**Task brief**
Scan the records for lines with the word "flops", and copy every such line.

"""

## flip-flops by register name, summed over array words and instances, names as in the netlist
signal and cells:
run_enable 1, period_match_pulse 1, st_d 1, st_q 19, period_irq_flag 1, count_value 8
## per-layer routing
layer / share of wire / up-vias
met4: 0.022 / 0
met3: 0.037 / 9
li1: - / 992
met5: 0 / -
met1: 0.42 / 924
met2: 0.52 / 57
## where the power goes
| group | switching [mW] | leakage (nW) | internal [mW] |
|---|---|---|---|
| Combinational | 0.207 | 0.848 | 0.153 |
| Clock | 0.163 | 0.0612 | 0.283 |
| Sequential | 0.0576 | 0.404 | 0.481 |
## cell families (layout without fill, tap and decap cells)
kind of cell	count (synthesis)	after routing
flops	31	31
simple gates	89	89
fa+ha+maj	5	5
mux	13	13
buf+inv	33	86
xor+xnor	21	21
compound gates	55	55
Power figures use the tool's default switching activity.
File: config.mk
export PLATFORM = sky130hd
export DESIGN_NAME = sfp_protect
export DESIGN_NICKNAME = d
export VERILOG_FILES = /design/src/hw/sfp_pkg.sv /design/src/hw/sfp_link_if.sv /design/src/hw/sfp_spi_front.sv /design/src/hw/sfp_protect.sv
export SDC_FILE = /design/constraint.sdc
export NUM_CORES = 1
export LEC_CHECK = 0
export BUFFER_PORTS_ARGS = -buffer_cell sky130_fd_sc_hd__buf_2
export CAP_MARGIN = 20
export CORE_UTILIZATION = 63
export CTS_CLUSTER_DIAMETER = 200
export DETAILED_ROUTE_END_ITERATION = 12
export PLACE_DENSITY = 0.8
export SETUP_SLACK_MARGIN = 0.02
export SLEW_MARGIN = 20
export SYNTH_ARGS = -nofsm -noshare
export SYNTH_HDL_FRONTEND = slang
export SYNTH_HIERARCHICAL = 1
export SYNTH_SLANG_ARGS = --single-unit
File: constraint.sdc
create_clock -name sys_clk_i -period 7.6 [get_ports sys_clk_i]
set_input_delay 2.28 -clock sys_clk_i [delete_from_list [all_inputs] [get_ports sys_clk_i]]
set_output_delay 2.28 -clock sys_clk_i [all_outputs]
set_load 0.05 [all_outputs]
===== config.mk =====
export PLATFORM = sky130hd
export DESIGN_NAME = ltm_host
export DESIGN_NICKNAME = d
export VERILOG_FILES = /design/src/rtl/ltm_host.v
export VERILOG_INCLUDE_DIRS = /design/src /design/src/rtl
export SDC_FILE = /design/constraint.sdc
export NUM_CORES = 1
export LEC_CHECK = 0
export ABC_AREA = 1
export BUFFER_PORTS_ARGS = -buffer_cell sky130_fd_sc_hd__buf_2
export CORE_UTILIZATION = 55
export DETAILED_ROUTE_END_ITERATION = 8
export MAX_ROUTING_LAYER = met4
export PLACE_DENSITY = 0.77
export SLEW_MARGIN = 25
export SYNTH_ARGS = -nofsm -noshare
export SYNTH_HDL_FRONTEND = slang
export SYNTH_SLANG_ARGS = --single-unit

===== constraint.sdc =====
create_clock -name MCLK -period 2.2 [get_ports MCLK]
set_clock_uncertainty 0.2 [all_clocks]
set_input_delay 0.11 -clock MCLK [delete_from_list [all_inputs] [get_ports MCLK]]
set_output_delay 0.11 -clock MCLK [all_outputs]
set_load 0.02 [all_outputs]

"""

**The answer**
## flip-flops by register name, summed over array words and instances, names as in the netlist
flops	31	31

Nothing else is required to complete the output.